Filmscenaristen hadden blijkbaar nooit een goed oog in de toekomst van de Amerikaanse grootstad Detroit. De realiteit bleek uiteindelijk straffer dan eender welke fictie (de stad wordt, door de voorbije crisis in de automobielsector, stilaan opgevreten door de prairie), maar dat het er slecht mee ging aflopen wisten ook scenarist Edward Neumeier en regisseur Paul Verhoeven al toen ze Robocop maakten.
Ze schetsten de stad als een soort vazalstaat van een megacorporatie (‘Omni Consumer Products’), waar misdaad welig tiert. Tot het leidende bedrijf besluit om robots in te zetten als straatflikken.
Het experiment eindigt zonder veel succes (een directeur wordt door het ding aan repen geknald tijdens een demonstratie in de vergaderzaal), maar dan besluit een jonge wetenschapper om de hersenen van een pas gedode flik (Peter Weller) te integreren in de stalen circuits van een robot.

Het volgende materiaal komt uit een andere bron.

<file path="config.mk">
export PLATFORM = sky130hd
export DESIGN_NAME = io_interrupt_unit_team1
export DESIGN_NICKNAME = d
export VERILOG_FILES = /design/src/rtl/io_interrupt_unit_team1.sv
export SDC_FILE = /design/constraint.sdc
export NUM_CORES = 1
export LEC_CHECK = 0
export ABC_AREA = 1
export BUFFER_PORTS_ARGS = -buffer_cell sky130_fd_sc_hd__buf_2
export CAP_MARGIN = 10
export CORE_ASPECT_RATIO = 1.1
export CORE_UTILIZATION = 30
export DETAILED_ROUTE_END_ITERATION = 8
export PLACE_DENSITY = 0.53
export SLEW_MARGIN = 20
export SYNTH_ARGS = -nofsm -noshare
export SYNTH_HDL_FRONTEND = slang
export SYNTH_SLANG_ARGS = --single-unit
</file>
<file path="constraint.sdc">
create_clock -name clk -period 1.9 [get_ports clk]
set_input_delay 0.285 -clock clk [delete_from_list [all_inputs] [get_ports clk]]
set_output_delay 0.285 -clock clk [all_outputs]
set_load 0.005 [all_outputs]
</file>
<file path="src/rtl/io_interrupt_unit_team1.sv">
// Keyboard/printer serial I/O (INPR/FGI, OUTR/FGO) and interrupt control (IEN, R)
// for the basic-computer datapath. All outputs come straight from registers.
module io_interrupt_unit_team1 #(
  parameter int CLKS_PER_BIT = 16
) (
  input  logic       clk,
  input  logic       rst,
  input  logic       rx,
  output logic       tx,
  input  logic [7:0] ac_low,
  input  logic       inp_exec,
  input  logic       out_exec,
  input  logic       ion,
  input  logic       iof,
  input  logic       r_check,
  input  logic       int_ack,
  output logic [7:0] inpr,
  output logic       fgi,
  output logic       fgo,
  output logic       ien,
  output logic       r,
  output logic       rx_overrun,
  output logic       rx_frame_err
);

  localparam int CW = (CLKS_PER_BIT > 1) ? $clog2(CLKS_PER_BIT) : 1;
  localparam logic [CW-1:0] CNT_FULL = CW'(CLKS_PER_BIT - 1);
  localparam logic [CW-1:0] CNT_HALF = CW'(CLKS_PER_BIT / 2 - 1);

  typedef enum logic [1:0] {
    S_IDLE,
    S_START,
    S_DATA,
    S_STOP
  } ser_state_e;

  // ---------------- receiver ----------------
  ser_state_e      rx_state_q;
  logic [CW-1:0]   rx_cnt_q;
  logic [2:0]      rx_bit_q;
  logic [7:0]      rx_shift_q;
  logic            rx_done_q;
  logic            rx_frame_err_q;

  always_ff @(posedge clk) begin
    if (rst) begin
      rx_state_q     <= S_IDLE;
      rx_cnt_q       <= '0;
      rx_bit_q       <= '0;
      rx_shift_q     <= '0;
      rx_done_q      <= 1'b0;
      rx_frame_err_q <= 1'b0;
    end else begin
      rx_done_q      <= 1'b0;
      rx_frame_err_q <= 1'b0;
      case (rx_state_q)
        S_IDLE: begin
          if (!rx) begin
            rx_state_q <= S_START;
            rx_cnt_q   <= '0;
          end
        end
        S_START: begin
          // Half-bit resample rejects short low glitches on the idle line.
          if (rx_cnt_q == CNT_HALF) begin
            rx_cnt_q   <= '0;
            rx_bit_q   <= '0;
            rx_state_q <= rx ? S_IDLE : S_DATA;
          end else begin
            rx_cnt_q <= rx_cnt_q + 1'b1;
          end
        end
        S_DATA: begin
          if (rx_cnt_q == CNT_FULL) begin
            rx_cnt_q   <= '0;
            rx_shift_q <= {rx, rx_shift_q[7:1]};
            if (rx_bit_q == 3'd7) begin
              rx_state_q <= S_STOP;
            end else begin
              rx_bit_q <= rx_bit_q + 3'd1;
            end
          end else begin
            rx_cnt_q <= rx_cnt_q + 1'b1;
          end
        end
        S_STOP: begin
          if (rx_cnt_q == CNT_FULL) begin
            rx_cnt_q   <= '0;
            rx_state_q <= S_IDLE;
            if (rx) begin
              rx_done_q <= 1'b1;
            end else begin
              rx_frame_err_q <= 1'b1;
            end
          end else begin
            rx_cnt_q <= rx_cnt_q + 1'b1;
          end
        end
        default: rx_state_q <= S_IDLE;
      endcase
    end
  end

  // ---------------- INPR / FGI / overrun / IEN / R ----------------
  logic [7:0] inpr_q, inpr_d;
  logic       fgi_q, fgi_d;
  logic       ovr_q, ovr_d;
  logic       ien_q, ien_d;
  logic       r_q, r_d;
  logic       fgo_q;

  always_comb begin
    inpr_d = inpr_q;
    fgi_d  = fgi_q;
    ovr_d  = ovr_q;
    // A same-cycle INP consumes the old byte, so the new one may replace it.
    if (rx_done_q) begin
      if (!fgi_q || inp_exec) begin
        inpr_d = rx_shift_q;
        fgi_d  = 1'b1;
      end else begin
        ovr_d = 1'b1;
      end
    end else if (inp_exec) begin
      fgi_d = 1'b0;
    end
  end

  always_comb begin
    ien_d = ien_q;
    if (iof || int_ack) begin
      ien_d = 1'b0;
    end else if (ion) begin
      ien_d = 1'b1;
    end
    r_d = r_q;
    if (int_ack) begin
      r_d = 1'b0;
    end else if (ien_q && (fgi_q || fgo_q) && r_check) begin
      r_d = 1'b1;
    end
  end

  always_ff @(posedge clk) begin
    if (rst) begin
      inpr_q <= '0;
      fgi_q  <= 1'b0;
      ovr_q  <= 1'b0;
      ien_q  <= 1'b0;
      r_q    <= 1'b0;
    end else begin
      inpr_q <= inpr_d;
      fgi_q  <= fgi_d;
      ovr_q  <= ovr_d;
      ien_q  <= ien_d;
      r_q    <= r_d;
    end
  end

  // ---------------- transmitter ----------------
  ser_state_e      tx_state_q;
  logic [CW-1:0]   tx_cnt_q;
  logic [2:0]      tx_bit_q;
  logic [7:0]      outr_q;
  logic            tx_q;

  always_ff @(posedge clk) begin
    if (rst) begin
      tx_state_q <= S_IDLE;
      tx_cnt_q   <= '0;
      tx_bit_q   <= '0;
      outr_q     <= '0;
      tx_q       <= 1'b1;
      fgo_q      <= 1'b1;
    end else begin
      case (tx_state_q)
        S_IDLE: begin
          tx_q <= 1'b1;
          // fgo is low for the whole frame, so OUT mid-frame never reaches here.
          if (out_exec && fgo_q) begin
            outr_q     <= ac_low;
            fgo_q      <= 1'b0;
            tx_q       <= 1'b0;
            tx_cnt_q   <= '0;
            tx_state_q <= S_START;
          end
        end
        S_START: begin
          if (tx_cnt_q == CNT_FULL) begin
            tx_cnt_q   <= '0;
            tx_bit_q   <= '0;
            tx_q       <= outr_q[0];
            tx_state_q <= S_DATA;
          end else begin
            tx_cnt_q <= tx_cnt_q + 1'b1;
          end
        end
        S_DATA: begin
          if (tx_cnt_q == CNT_FULL) begin
            tx_cnt_q <= '0;
            if (tx_bit_q == 3'd7) begin
              tx_q       <= 1'b1;
              tx_state_q <= S_STOP;
            end else begin
              tx_bit_q <= tx_bit_q + 3'd1;
              tx_q     <= outr_q[tx_bit_q + 3'd1];
            end
          end else begin
            tx_cnt_q <= tx_cnt_q + 1'b1;
          end
        end
        S_STOP: begin
          if (tx_cnt_q == CNT_FULL) begin
            tx_cnt_q   <= '0;
            fgo_q      <= 1'b1;
            tx_state_q <= S_IDLE;
          end else begin
            tx_cnt_q <= tx_cnt_q + 1'b1;
          end
        end
        default: tx_state_q <= S_IDLE;
      endcase
    end
  end

  assign tx           = tx_q;
  assign inpr         = inpr_q;
  assign fgi          = fgi_q;
  assign fgo          = fgo_q;
  assign ien          = ien_q;
  assign r            = r_q;
  assign rx_overrun   = ovr_q;
  assign rx_frame_err = rx_frame_err_q;

endmodule
</file>
# ---- Word level (Yosys, flattened, before mapping)
# Cells that the tools add are included.
dict set report op_classes {
  n_addsub 4
  n_lt_le_gt_ge 1
  n_eq_ne 24
  mux 43
  n_bitwise 3
  reduce_logical 30
}
# op n
set op_table {}
lappend op_table {{inequality test 2 bit (second input constant)} 12}
lappend op_table {{two-way mux 2 bit} 11}
lappend op_table {{two-way mux 4 bit} 5}
lappend op_table {{two-way mux 3 bit} 6}
lappend op_table {{one-hot mux 2 bit (4 select lines)} 2}
lappend op_table {{two-way mux 1 bit} 12}
lappend op_table {{one-hot mux 3 bit (2 select lines)} 2}
lappend op_table {{one-hot mux 4 bit (3 select lines)} 1}
lappend op_table {{AND reduction 2 bit} 5}
lappend op_table {{AND reduction 5 bit} 2}
lappend op_table {{adder 4 x 1 -> 4 bit (second input constant)} 2}
lappend op_table {{equality test 2 bit (second input constant)} 4}
lappend op_table {{equality test 4 bit (second input constant)} 2}
lappend op_table {{one-hot mux 4 bit (2 select lines)} 1}
lappend op_table {{AND reduction 4 bit} 2}
lappend op_table {{nonzero test 2 bit} 4}
lappend op_table {{adder 3 x 1 -> 3 bit (second input constant)} 2}
lappend op_table {{equality test 3 bit (second input constant)} 2}
lappend op_table {{AND reduction 3 bit} 2}
lappend op_table {{OR reduction 2 bit} 3}
lappend op_table {{OR reduction 3 bit} 2}
lappend op_table {{equality test 2 x 1 -> 1 bit (second input constant)} 2}
lappend op_table {{equality test 4 x 3 -> 1 bit (second input constant)} 1}
lappend op_table {{logical NOT 2 bit} 2}
lappend op_table {{10 further kinds} 16}
dict set report word_totals {
  regBits 50
  inputBits 17
  out_inout_bits 15
  word_cells 122
}

# ---- Logic depth before layout (Yosys ltp)
# Gate-level depths: netlist of the first run.
dict set report logic_depth {
  word_depth 6
  depth_mapped 10
  mapped_depth_nobuf 10
}

# ---- Worst setup path before layout of the first run
# Ideal clock, no wire load.
dict set report synth_timing {
  path_kind {reg-to-reg}
  from {register tx_bit_q[0]}
  to {register tx_state_q[1]}
  setup_time_ns 0.118
  arrival_time_ns 1.299
  t_required_ns 1.782
  setup_slack_ns 0.483
  stages_incl_launch_ff 8
  n_path_buf 0
  period_less_slack_ns 1.417
  cell_sequence {dfxtp_1 -> ha_1 -> ha_1 -> or2_2 -> nand2_1 -> nor2_1 -> o21ai_0 -> nor2_1}
}
dict set report synth_via {
  elab_chain_cells 3
}
# element line
set synth_lines {}
lappend synth_lines {{start, declared} 163} ;# logic [2:0] tx_bit_q;
lappend synth_lines {{start signal, assigned} 205} ;# tx_bit_q <= tx_bit_q + 3'd1;
lappend synth_lines {{equality test 3 bit} 201} ;# if (tx_bit_q == 3'd7) begin
lappend synth_lines {{inequality test 2 bit (no source line)} -}
lappend synth_lines {{AND reduction 5 bit (no source line)} -}
lappend synth_lines {{end signal, assigned} 203} ;# tx_state_q <= S_STOP;
lappend synth_lines {{end signal, assigned} 216} ;# tx_state_q <= S_IDLE;
lappend synth_lines {{end signal, assigned} 221} ;# default: tx_state_q <= S_IDLE;
lappend synth_lines {{end, declared} 161} ;# ser_state_e tx_state_q;
# Every way passes these cells.
# A chain may end at the register's enable or synchronous reset.

# ---- Final worst setup path of the first run
dict set report layout_timing {
  from {register tx_state_q[0]}
  to {register tx_bit_q[0]}
}
dict set report layout_via {
  elab_chain_cells 3
  elab_cells_between_ends 8
  cone_classes {5 x eq/ne; 1 x mux; 2 x reduce/logical}
}
# element line
set layout_lines {}
lappend layout_lines {{start signal, assigned} 169} ;# tx_state_q <= S_IDLE;
lappend layout_lines {{start signal, assigned} 185} ;# tx_state_q <= S_START;
lappend layout_lines {{start signal, assigned} 193} ;# tx_state_q <= S_DATA;
lappend layout_lines {{equality test 2 bit / equality test 2 x 1 -> 1 bit (equally long branches)} 176} ;# case (tx_state_q)
lappend layout_lines {{inequality test 2 bit (no source line) / nonzero test 2 bit (equally long branches)} -}
lappend layout_lines {{AND reduction 4 bit (no source line)} -}
# Parallel ways exist; a longest one is shown, timed or not.

==> impl_metrics.tcl, run 1 <==
set metrics [dict create \
    worstPathMaxFanout 8 \
    synth_top_family_by_area "simple AND/OR/NAND/NOR gates" \
    holdWs_ns 0.132 \
    fin_crit_ns 1.61 \
    netlist_area_um2 2220 \
    io_pins 32 \
    dr.first_iter.drc_count 71 \
    crit_arrival_ns 1.81 \
    grt_pass1_vias 1793 \
    synth-seq-cells 50 \
    drive_gt1_frac 0.153 \
    avgRoutedWirePerCell_um 10.0 \
    hold_viol 0 \
    antenna_cells 0 \
    clk_latency_ns 0.30 \
    synth_xor_area_frac 0.00394 \
    netlist_top_cells_area "dfxtp_1 45%, nand2_1 9.8%, nor2_1 8.8%" \
    fin_skew_ns 0.00447 \
    dpl.hpwl_um 3120 \
    port_buffers 31 \
    worst_pin_slew_ns 0.451 \
    synth-adder-area-share 0.0619 \
    die_h_um 92.3 \
    slowest_delay_ns 0.39 \
    hold_buffers 0 \
    nets 367 \
    drt_first_pass_iters 7 \
    ys_types 23 \
    syn-mean-instance-area_um2 7.27 \
    grt_setup_unrepaired "false" \
    synth_nets 334 \
    start_kind "flop" \
    num_vias 1950 \
    cts_resized 0 \
    overflow 0 \
    synthesis.instances 306 \
    die_area_um2 7760 \
    path_clk_slew_ns 0.09 \
    rr_worst_depth 8 \
    fillCellCount 770 \
    routed_wl_um 4250 \
    slew_violations 0 \
    layout_setup_ws_ns 0.295 \
    routabilityCongestion 0.794 \
    htreeDepth 2 \
    core_um2 7090 \
    yosysTopAreaCell "dfxtp_1" \
    drv_cap 0 \
    placed_area_um2 2460 \
    grt.total_usage 0.120 \
    vias_per_cell 4.59 \
    post-route-util 0.364 \
    min_delay_path_depth 2 \
    powerDensity_nw_per_um2 1080 \
    dpl_worst_slack_ns 0.327 \
    grt_max_degree 32 \
    tritoncts "yes" \
    ys_seq_area_frac 0.450 \
    worst-setup-path-type "reg -> reg" \
    status "complete, but fails checks" \
    cts_setup_buffers 0 \
    drc 8 \
    die_w_um 84.1 \
    yosysWarnings 0 \
    final_cell_mix "58 x nand2_1, 52 x nor2_1, 50 x dfxtp_1, 32 x inv_1" \
    min_path_type "in -> reg" \
    clock-root-buffer "clkbuf_8" \
    layout_commonest_cell "nand2_1" \
    p_leak_nw 1.20 \
    setup_viol 0 \
    relSlewSlack 0.699 \
    synthMuxAreaShare 0 \
    clock-sinks 50 \
    path_cells "inv_1 -> ha_1 -> nand2_1 -> o21ai_0 -> nor2_1 -> inv_1 -> a21oi_1 -> nor2_1" \
    synth_simple_gate_area_frac 0.264 \
    fmax_ghz 0.623 \
    p_total_mw 2.77 \
    synth-compound-area-share 0.144 \
    min_period_over_period 0.845 \
    critical_path.slowest_cell "dfxtp_1" \
    area_growth_pct 15.9 \
    ir_drop_mv 0.381 \
    fin_area_um2 2580 \
    dp.cells 417 \
    initial_core_util 0.314 \
    tns_ns 0 \
    synth_top_area_share 0.450 \
    endpoint_kind "flop" \
    worstPathRequired_ns 2.10 \
    antenna_found_initial 0 \
    violations "design-rule violations" \
    ant_nets 0 \
    grt_pass1_wl_um 7640 \
    rows 32 \
    cts_made_buffers 5 \
    ctsLongestPathBuffers 2 \
    fin_cells 425 \
]
==> cell usage after synthesis <==
cell	n
dfxtp_1	50
xor2_1	1
nor2_2	2
nor2_1	52
buf_1	1
buf_2	2
a21oi_1	27
nand3_1	16
nor3_1	2
a211oi_1	2
ha_1	11
nand2_1	58
clkbuf_1	3
or2_2	3
inv_2	3
o21ai_0	31
nor2_4	2
o211ai_1	2
inv_1	32
nand4_1	3
buf_6	1
nor4_1	1
nand2_2	1
==> state kept, by name (all words and copies together), names as in the netlist, 2 cells and up, named ones only <==
signal      flops
inpr            8
outr_q          8
rx_bit_q        3
rx_cnt_q        4
rx_shift_q      8
tx_bit_q        3
tx_cnt_q        4
tx_state_q      2
==> path summary, 6_finish.rpt <==
kind | startpoint | slack [ns] | to
setup reg to reg | tx_state_q[0]$_SDFFE_PP0P_ | 0.29 | tx_bit_q[0]$_SDFFE_PP0P_
setup / recovery | tx_state_q[0]$_SDFFE_PP0P_ | 0.29 | tx_bit_q[0]$_SDFFE_PP0P_
hold reg to reg | rx_overrun$_SDFFE_PP0P_ | 0.45 | rx_overrun$_SDFFE_PP0P_
hold / removal | iof | 0.13 | ien$_SDFFE_PP0P_
==> where the power goes <==
| group | leakage (nW) | switching, mW | internal (mW) | total [mW] |
|---|---|---|---|---|
| Combinational | 0.731 | 0.464 | 0.273 | 0.737 |
| Clock | 0.0585 | 0.364 | 0.395 | 0.759 |
| Sequential | 0.406 | 0.0960 | 1.18 | 1.28 |
==> routing by layer <==
metal	GRT usage	part of all wire	up-vias
met5	0	0	-
met4	0.0431	0.014	0
met3	0.0223	0.031	4
met2	0.202	0.45	29
met1	0.152	0.50	870
li1	-	-	1047
==> cells by family after synthesis <==
family	Yosys count
flip-flops	50
buffers and inverters	42
AND/OR/NAND/NOR	140
AO/OA/AOI/OAI	62
XOR/XNOR	1
adder cells (fa/ha/maj)	11
==> worst max-delay path: cells and delay by family, from the launching register on <==
| family | cells | cell delay [ns] |
|---|---|---|
| AO/OA/AOI/OAI | 2 | 0.21 |
| adder cells (fa/ha/maj) | 1 | 0.29 |
| buffers and inverters | 2 | 0.20 |
| flip-flops | 1 | 0.39 |
| AND/OR/NAND/NOR | 3 | 0.42 |
==> cell type report <==
class,count,area (um2),share of cell area
inverter,35,131,0.0510
multi-input combinational,214,1050,0.409
clock buffer,5,68.8,0.0267
clock inverter,3,43.8,0.0170
tap,85,106,0.0413
timing repair buffer,33,170,0.0661
sequential,50,1000,0.389
Power figures use the tool's default switching activity.
==> run 2: changes to the inputs <==
clock period = 1.7 ns   (was 1.9 ns; I/O delays follow)
==> impl_metrics.tcl, run 2 (synthesis gave the netlist of run 1 again) <==
set metrics [dict create \
    status "complete, but fails checks" \
    violations "design-rule violations" \
    tritoncts "yes" \
    initial_core_util 0.314 \
    min_path_type "in -> reg" \
    fin_crit_ns 1.54 \
    grt.total_usage 0.119 \
    layout_setup_ws_ns 0.163 \
    crit_arrival_ns 1.74 \
    dr.first_iter.drc_count 127 \
    routabilityCongestion 0.795 \
    dpl.hpwl_um 3180 \
    vias_per_cell 4.54 \
    p_total_mw 3.02 \
    critical_path.slowest_cell "dfxtp_1" \
    post-route-util 0.364 \
    worstPathRequired_ns 1.91 \
    htreeDepth 2 \
    overflow 0 \
    die_area_um2 7760 \
    cts_made_buffers 5 \
    routed_wl_um 4300 \
    grt.busiest_layer "met2" \
    worst-setup-path-type "reg -> reg" \
    cts_resized 0 \
    endpoint_kind "flop" \
    drt_first_pass_iters 6 \
    core_um2 7090 \
    clk_latency_ns 0.31 \
    rows 32 \
    avgRoutedWirePerCell_um 10.1 \
    hold_buffers 0 \
    start_kind "flop" \
    grt_pass1_vias 1751 \
    slew_violations 0 \
    fmax_ghz 0.651 \
    met3_usage 0.0267 \
    min_period_over_period 0.904 \
    antenna_found_initial 0 \
    path_clk_slew_ns 0.10 \
    ctsLongestPathBuffers 2 \
    clock-sinks 50 \
    drv_cap 0 \
    drive_gt1_frac 0.161 \
    powerDensity_nw_per_um2 1170 \
    relSlewSlack 0.694 \
    port_buffers 31 \
    cts_setup_buffers 0 \
    hold_viol 0 \
    io_pins 32 \
    p_leak_nw 1.20 \
    num_vias 1937 \
    die_h_um 92.3 \
    grt_pass1_wl_um 7470 \
    worstPathMaxFanout 7 \
    holdWs_ns 0.0865 \
    ir_drop_mv 0.372 \
    nets 369 \
    clock-root-buffer "clkbuf_8" \
    ant_nets 0 \
    grt_max_degree 32 \
    tns_ns 0 \
    drc 8 \
    path_cells "ha_1 -> ha_1 -> nand2_1 -> o21ai_0 -> nor2_1 -> inv_1 -> a21oi_1 -> nor2_1" \
    die_w_um 84.1 \
    grt_setup_unrepaired "false" \
    slowest_delay_ns 0.38 \
    met2_usage 0.200 \
    grt_util_met1 0.146 \
    setup_viol 0 \
    fin_skew_ns 0.0121 \
    layout_commonest_cell "nand2_1" \
    dpl_worst_slack_ns 0.132 \
    final_cell_mix "58 x nand2_1, 52 x nor2_1, 50 x dfxtp_1, 32 x inv_1, 31 x buf_2" \
    antenna_cells 0 \
    area_growth_pct 16.0 \
    worst_pin_slew_ns 0.457 \
]
==> run 2: layer usage <==
metal | up-vias | wire [um]
met5 | - | 0
met4 | 0 | 79
met3 | 6 | 129
met2 | 21 | 1930
met1 | 854 | 2160
li1 | 1056 | -
==> run 2: path summary, 6_finish.rpt <==
check,to,from,slack (ns),depth (start not counted)
min,ien$_SDFFE_PP0P_,iof,0.09,2
min reg2reg,rx_overrun$_SDFFE_PP0P_,rx_overrun$_SDFFE_PP0P_,0.45,2
max reg2reg,tx_bit_q[0]$_SDFFE_PP0P_,tx_bit_q[0]$_SDFFE_PP0P_,0.16,8
max,tx_bit_q[0]$_SDFFE_PP0P_,tx_bit_q[0]$_SDFFE_PP0P_,0.16,8
==> run 2: worst max-delay path, delay by kind of cell (launching register included) <==
| family | cells | cell delay (ns) |
|---|---|---|
| fa+ha+maj | 2 | 0.40 |
| flops | 1 | 0.38 |
| compound gates | 2 | 0.20 |
| buf+inv | 1 | 0.09 |
| simple gates | 3 | 0.37 |
==> run 2: final cells by class <==
type	count	area [um2]
inverter	35	131
tap	85	106
multi-input combinational	214	1060
fill	769	4510
timing repair buffer	35	185
clock inverter	3	28.8
sequential	50	1000
clock buffer	5	68.8
==> run 2: power by group <==
group | switching (mW) | internal [mW]
Sequential | 0.107 | 1.32
Clock | 0.427 | 0.305
Combinational | 0.539 | 0.320
Total | 1.07 | 1.95
==> run 2: per-stage QoR <==
stage,instances,area [um2]
5_1_grt,427,2580
6_report,427,2580
3_5_place_dp,419,2480
4_1_cts,427,2580
3_3_place_gp,419,2480
2_1_floorplan,306,2220
==> run 3: changes to the inputs <==
CORE_ASPECT_RATIO = default   (was 1.1)
RECOVER_POWER = 25   (was default)
==> impl_metrics.tcl, run 3 (synthesis gave the netlist of run 1 again) <==
set metrics [dict create \
    status "finished clean" \
    ctsLongestPathBuffers 2 \
    antenna_cells 0 \
    tritoncts "yes" \
    grt_setup_unrepaired "false" \
    p_total_mw 3.09 \
    start_kind "flop" \
    worst-setup-path-type "reg -> reg" \
    path_clk_slew_ns 0.09 \
    fin_area_um2 2590 \
    layout_commonest_cell "nand2_1" \
    clock-root-buffer "clkbuf_8" \
    io_pins 32 \
    core_um2 7210 \
    min_period_over_period 0.911 \
    post-route-util 0.360 \
    initial_core_util 0.308 \
    placed_area_um2 2500 \
    vias_per_cell 4.41 \
    hold_viol 0 \
    drc 0 \
    clk_latency_ns 0.30 \
    grt_pass1_wl_um 7560 \
    overflow 0 \
    dpl.hpwl_um 3230 \
    slew_violations 0 \
    rows 31 \
    cts_made_buffers 5 \
    routed_wl_um 4310 \
    layout_setup_ws_ns 0.152 \
    dpl_worst_slack_ns 0.126 \
    port_buffers 31 \
    drv_cap 0 \
    tns_ns 0 \
    relSlewSlack 0.469 \
    grt.total_usage 0.123 \
    rr_worst_depth 8 \
    fin_skew_ns 0.00986 \
    worstPathRequired_ns 1.90 \
    ant_nets 0 \
    grt_max_degree 24 \
    hold_buffers 0 \
    die_area_um2 7760 \
    fin_crit_ns 1.55 \
    min_delay_path_depth 2 \
    cts_setup_buffers 0 \
    drive_gt1_frac 0.117 \
    num_vias 1940 \
    routabilityCongestion 0.760 \
    grt_pass1_vias 1783 \
    clock-sinks 50 \
    fillCellCount 792 \
    drt_first_pass_iters 4 \
    nets 368 \
    crit_arrival_ns 1.75 \
    worstPathMaxFanout 8 \
    avgRoutedWirePerCell_um 9.80 \
    worst_pin_slew_ns 0.796 \
    p_leak_nw 1.14 \
    fmax_ghz 0.646 \
    antenna_found_initial 0 \
    die_h_um 88.1 \
    final_cell_mix "58 x nand2_1, 51 x nor2_1, 50 x dfxtp_1, 32 x inv_1, 30 x o21ai_0" \
    ir_drop_mv 0.388 \
    setup_viol 0 \
    area_growth_pct 16.7 \
    die_w_um 88.1 \
    htreeDepth 2 \
    powerDensity_nw_per_um2 1190 \
    min_path_type "in -> reg" \
    dr.first_iter.drc_count 93 \
    endpoint_kind "flop" \
]
==> run 3: cell types whose count changed in the layout (fill, tap and decap cells not counted), moves of 2 or more <==
cell,change
clkbuf_1,+14
buf_4,-3
clkinv_4,-2
buf_2,-12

Het is een nogal kindse premisse, maar belangrijker is wat Verhoeven – die anno 1987 pas de overstap naar de Verenigde Staten had gemaakt – uiteindelijk deed met dat materiaal.
Hij blies, dankzij het miljoenenbudget van de film, het shockgehalte dat hij ook al in zijn Nederlandse films stak huizenhoog op, maar introduceerde ook een element dat een vaste waarde zou blijven in zijn latere Hollywoodwerk: bijtende satire. En hij kruidde dat allemaal met stripverhaalachtige actie en rauwe slapstickhumor, eveneens elementen die je later nog terugzag in Total Recall, Starship Troopers en Hollow Man.
Het is ondertussen een verleden dat Verhoeven achter zich gelaten heeft. Vandaag is hij, terug in Nederland, bezig met een verfilming van Louis Couperus’ De Stille Kracht.